=== Records shown ===

$ cat config.mk
export PLATFORM = sky130hd
export DESIGN_NAME = avalon_st_rr_arbiter
export DESIGN_NICKNAME = d
export VERILOG_FILES = /design/src/rtl/avalon_st_rr_arbiter.sv
export SDC_FILE = /design/constraint.sdc
export NUM_CORES = 1
export LEC_CHECK = 0
export BUFFER_PORTS_ARGS = -buffer_cell sky130_fd_sc_hd__buf_4
export CAP_MARGIN = 20
export CORE_ASPECT_RATIO = 2
export CORE_MARGIN = 1
export CORE_UTILIZATION = 35
export DETAILED_ROUTE_END_ITERATION = 8
export GPL_TIMING_DRIVEN = 0
export PLACE_DENSITY = 0.7
export SLEW_MARGIN = 20
export SYNTH_ARGS = -nofsm -noshare
export SYNTH_HDL_FRONTEND = slang
export SYNTH_SLANG_ARGS = --single-unit
$ cat constraint.sdc
create_clock -name clk_i -period 1.93 [get_ports clk_i]
set_input_delay 0.386 -clock clk_i [delete_from_list [all_inputs] [get_ports clk_i]]
set_output_delay 0.386 -clock clk_i [all_outputs]
set_load 0.005 [all_outputs]
$ cat src/rtl/avalon_st_rr_arbiter.sv
// Round-robin arbiter merging N Avalon-ST sources into one registered sink stream, bounded bursts per grant.
// Optional macro AVST_ARB_CHANNEL_EN adds src_channel_o carrying the source index of each output beat.
module avalon_st_rr_arbiter #(
    parameter int N          = 4,
    parameter int DATA_WIDTH = 16,
    parameter int BURST_LEN  = 4,
    localparam int IDX_W     = $clog2(N),
    localparam int CNT_W     = $clog2(BURST_LEN + 1)
) (
    input  logic                    clk_i,
    input  logic                    srst_i,
    input  logic [N*DATA_WIDTH-1:0] snk_data_i,
    input  logic [N-1:0]            snk_valid_i,
    output logic [N-1:0]            snk_ready_o,
    output logic [DATA_WIDTH-1:0]   src_data_o,
    output logic                    src_valid_o,
    input  logic                    src_ready_i,
`ifdef AVST_ARB_CHANNEL_EN
    output logic [IDX_W-1:0]        src_channel_o,
`endif
    output logic [N-1:0]            grant_o,
    output logic                    busy_o
);

    typedef enum logic {
        IDLE  = 1'b0,
        GRANT = 1'b1
    } state_t;

    state_t                  state_q, state_d;
    logic [N-1:0]            grant_q, grant_d;
    logic [IDX_W-1:0]        last_grant_q, last_grant_d;
    logic [CNT_W-1:0]        beat_cnt_q, beat_cnt_d;
    logic                    src_valid_q;
    logic [DATA_WIDTH-1:0]   src_data_q;

    logic                    load_en;
    logic                    accept;
    logic                    granted_valid;
    logic                    pick_found;
    logic [IDX_W-1:0]        pick_idx;
    logic [IDX_W-1:0]        cand_idx;
    int                      cand;
    logic [DATA_WIDTH-1:0]   snk_data_arr [N];

    for (genvar gi = 0; gi < N; gi++) begin : g_unpack
        assign snk_data_arr[gi] = snk_data_i[gi*DATA_WIDTH +: DATA_WIDTH];
    end

    assign load_en       = !src_valid_q || src_ready_i;
    assign granted_valid = |(grant_q & snk_valid_i);
    assign snk_ready_o   = (state_q == GRANT) ? (grant_q & {N{load_en}}) : '0;

    // Search starts just after the previous winner so every requester gets a turn.
    always_comb begin
        pick_found = 1'b0;
        pick_idx   = last_grant_q;
        cand       = 0;
        cand_idx   = '0;
        for (int i = 1; i <= N; i++) begin
            cand = int'(last_grant_q) + i;
            if (cand >= N) begin
                cand = cand - N;
            end
            cand_idx = IDX_W'(cand);
            if (!pick_found && snk_valid_i[cand_idx]) begin
                pick_found = 1'b1;
                pick_idx   = cand_idx;
            end
        end
    end

    always_comb begin
        state_d      = state_q;
        grant_d      = grant_q;
        last_grant_d = last_grant_q;
        beat_cnt_d   = beat_cnt_q;
        accept       = 1'b0;
        case (state_q)
            IDLE: begin
                if (pick_found) begin
                    state_d      = GRANT;
                    grant_d      = {{(N-1){1'b0}}, 1'b1} << pick_idx;
                    last_grant_d = pick_idx;
                    beat_cnt_d   = '0;
                end
            end
            GRANT: begin
                if (!granted_valid) begin
                    state_d = IDLE;
                    grant_d = '0;
                end else if (load_en) begin
                    accept = 1'b1;
                    if (beat_cnt_q == CNT_W'(BURST_LEN - 1)) begin
                        state_d    = IDLE;
                        grant_d    = '0;
                        beat_cnt_d = '0;
                    end else begin
                        beat_cnt_d = beat_cnt_q + 1'b1;
                    end
                end
            end
            default: begin
                state_d = IDLE;
                grant_d = '0;
            end
        endcase
    end

    always_ff @(posedge clk_i) begin
        if (srst_i) begin
            state_q      <= IDLE;
            grant_q      <= '0;
            last_grant_q <= IDX_W'(N - 1);
            beat_cnt_q   <= '0;
        end else begin
            state_q      <= state_d;
            grant_q      <= grant_d;
            last_grant_q <= last_grant_d;
            beat_cnt_q   <= beat_cnt_d;
        end
    end

    // Output stage: one beat of buffering; data only moves when the register can take a beat.
    always_ff @(posedge clk_i) begin
        if (srst_i) begin
            src_valid_q <= 1'b0;
            src_data_q  <= '0;
        end else if (load_en) begin
            src_valid_q <= accept;
            if (accept) begin
                src_data_q <= snk_data_arr[last_grant_q];
            end
        end
    end

`ifdef AVST_ARB_CHANNEL_EN
    logic [IDX_W-1:0] src_channel_q;

    always_ff @(posedge clk_i) begin
        if (srst_i) begin
            src_channel_q <= '0;
        end else if (load_en && accept) begin
            src_channel_q <= last_grant_q;
        end
    end

    assign src_channel_o = src_channel_q;
`endif

    assign src_valid_o = src_valid_q;
    assign src_data_o  = src_data_q;
    assign grant_o     = grant_q;
    assign busy_o      = (state_q == GRANT);

endmodule

==> results by group <==
Run status
  • Status: completed

Floorplanning
  • I/O pin total: 97
  • Die Wd: ~49 um
  • Row count: 34
  • Die Area: 4780 um^2
  • Core ar.: approximately 4300 um^2
  • Die height: between 90 and 100 um
  • Initial Util: a little over a third

Clock network
  • Clk buf depth: 2
  • Post-cts gate resize count: 0
  • TritonCTS clock tree: built
  • CTS Hold Bufs: 0
  • Clk Latency, worst-skew pair: between 0.2 and 0.3 ns
  • Root Buffer Master: clkbuf_8
  • Num CTS Buffers: 3
  • CTS H-tree depth: 1
  • Postcts setup bufs: 0
  • Clk slew on worst S/H paths: ~0.09 ns
  • Clock sinks: 27

Worst setup path
  • Slowest CP cell: dfxtp_1
  • Worst path cell trace: clkbuf_1 -> and3_1 -> buf_4
  • Crit start category: register
  • Worst path max stage delay: about 0.41 ns
  • CP Class: register to primary output
  • CP Data Required Time: between 1.5 and 2 ns
  • Worst Path Buf+Inv: 2
  • Crit Path Max Fanout: 10
  • Setup crit end kind: primary output
  • Critical Path AT: 1.33 ns
  • Top delay family on crit path: buffers and inverters

Power
  • Total power: 1.44 mW
  • Peak supply drop: 0.382 mV
  • Pwr/cell area: 600 nW/um^2
  • Leak: 1.20 nW

Layout
  • Syn-to-layout area delta: 52.5%
  • Final nets: around 320
  • Share of cells above drive strength 1: 51.7%
  • Antenna Cells: 0
  • Final core utilization: between 50% and 60%

STA
  • Max Slew Vio Count: 0
  • Final hold vios: 0
  • Final worst slack: approximately 0.22 ns
  • Endpoints failing setup: 0
  • Setup TNS: 0 ns
  • Maximum clock frequency: between 500 and 600 MHz
  • Clock Skews: approximately 0.0018 ns
  • Worst relative slew slack: ~67%
  • Final period util: between 80% and 90%
  • Min Hold Slack: around 0.5 ns
  • Worst-margin pin slew: just under 0.5 ns
  • RSZ-0062 raised after global routing: no
  • Final min period: between 1.5 and 2 ns

Synthesis
  • YS warnings: 0
  • Mapped Nets: 215
  • Cells after Synth: between 100 and 150
  • Sequential area share after synthesis: between 30 and 40%
  • Yosys cell types: 35
  • #FFs+latches synth: 27
  • Mapped Area: about 1600 um^2
  • Syn_area_per_cell: around 11 um^2

Global route
  • Vias in the first global route: between 1.5k and 2k
  • First-pass GRT wire length: 6780 um
  • Antenna violations before repair: 0
  • Total GRT Usage: around 18%
  • Largest net degree at the start of global routing: 15
  • Aggregate global routing overflow: 0

Detailed routing
  • Routed Antenna Nets: 0
  • DRC: 0
  • Routed vias: between 1.5k and 2k
  • Initial DRC count: 19
  • Final WL: ~4400 um
  • Via density: 5.09
  • DR WL/cell: roughly 15 um
  • Length of the first detailed-routing pass in iterations: 3

Placement
  • Port buffer count: 95
  • HPWL after detailed placement: ~3600 um
  • Place WS: between 0.15 and 0.2 ns
  • RePlAce Congestion: approximately 0.8

Flow run
  • Max-capacitance violation count: 0

Worst hold path
  • Hold crit path type: register to register
cell families (layout without fill, tap and decap cells):
kind of cell    count (synthesis)  in the layout  share of synthesized area (%)
simple gates                   46             46                           14.4
mux                            33             33                           33.7
flops                          27             27                           34.4
compound gates                 20             20                           10.3
buf+inv                        16            115                           6.36
fa+ha+maj                       1              1                          0.795
sequential cells by signal, indices dropped and copies added, names as in the netlist:
register and cells:
beat_cnt_q 3, busy_o 1, last_grant_q 2, src_valid_o 1
src_data_o 16, grant_o 4
area by class of cell:
type / instances / area (um^2)
fillers: 428 / 1940
multi-input cells: 100 / 932
repair buffers: 95 / 713
flip-flops and latches: 27 / 541
plain buffers: 11 / 81.3
well taps: 54 / 67.6
clock buffers: 4 / 45.0
inverters: 5 / 18.8
worst min-delay path, stage by stage, from the launching register on:
cell and delay [ns]:
dfxtp_1 0.32, nand3_1 0.06, a21oi_1 0.06
where the power goes:
| part | internal [mW] | leakage (nW) | switching [mW] | total [mW] |
|---|---|---|---|---|
| clock network | 0.148 | 0.0228 | 0.172 | 0.320 |
| registers | 0.590 | 0.219 | 0.0282 | 0.618 |
| logic | 0.309 | 0.953 | 0.192 | 0.501 |
| total | 1.05 | 1.20 | 0.393 | 1.44 |
cell usage after synthesis, drive strengths merged:
cell	n	area share [%]
and3	4	1.6
nand2	3	0.72
nor4	1	0.40
nand3	3	0.95
inv	5	1.2
o31ai	1	0.80
or2	1	0.40
nor2	21	5.0
a221o	1	0.64
nor3	2	0.64
a211o	1	0.56
a22oi	4	2.2
a22o	1	0.56
a32o	2	1.3
nor2b	1	0.40
and3b	1	0.56
o2bb2ai	2	1.1
clkbuf	3	0.72
nand3b	1	0.48
nand2b	4	1.6
nor3b	1	0.48
or3	3	1.2
a311oi	1	0.95
mux2i	17	11
o21ai	1	0.32
buf	8	4.5
a21oi	6	1.9
dfxtp	27	34
ha	1	0.80
mux4	16	23
per-layer routing:
| metal | vias up | part of all wire, % | global-route usage [%] |
|---|---|---|---|
| met5 | - | 0 | 0 |
| met4 | 0 | 1.8 | 6.81 |
| met3 | 6 | 6.3 | 3.77 |
| met2 | 58 | 56 | 35.2 |
| met1 | 707 | 36 | 18.1 |
| li1 | 736 | - | - |
per-stage QoR:
stage | instance area (um^2) | instances
2_1_floorplan | 1570 | 143
3_3_place_gp | 2350 | 292
3_5_place_dp | 2350 | 292
4_1_cts | 2400 | 296
5_1_grt | 2400 | 296
6_report | 2400 | 296
path summary, 6_finish.rpt:
path / from / endpoint / slack (ns) / cells past startpoint
min: beat_cnt_q[1] / beat_cnt_q[1] / 0.49 / 2
max reg2reg: last_grant_q[1] / src_data_o[8] / 0.25 / 5
max: busy_o / snk_ready_o[3] / 0.22 / 3
min reg2reg: beat_cnt_q[1] / beat_cnt_q[1] / 0.49 / 2
placed cells by master, fill, tap and decap left out, drive strengths merged, types with 5 or more instances in the layout:
cell type    n
buf        103
nor2        21
dfxtp       27
a21oi        6
clkbuf       7
mux2i       17
inv          5
mux4        16
No activity file was read; power rests on OpenSTA's default activity.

===

- _Work order_:
Repeat each line of the data above, exactly as it appears, from the first through the line that contains "export CORE_UTILIZATION = 35".

- _Result of the task_:
$ cat config.mk
export PLATFORM = sky130hd
export DESIGN_NAME = avalon_st_rr_arbiter
export DESIGN_NICKNAME = d
export VERILOG_FILES = /design/src/rtl/avalon_st_rr_arbiter.sv
export SDC_FILE = /design/constraint.sdc
export NUM_CORES = 1
export LEC_CHECK = 0
export BUFFER_PORTS_ARGS = -buffer_cell sky130_fd_sc_hd__buf_4
export CAP_MARGIN = 20
export CORE_ASPECT_RATIO = 2
export CORE_MARGIN = 1
export CORE_UTILIZATION = 35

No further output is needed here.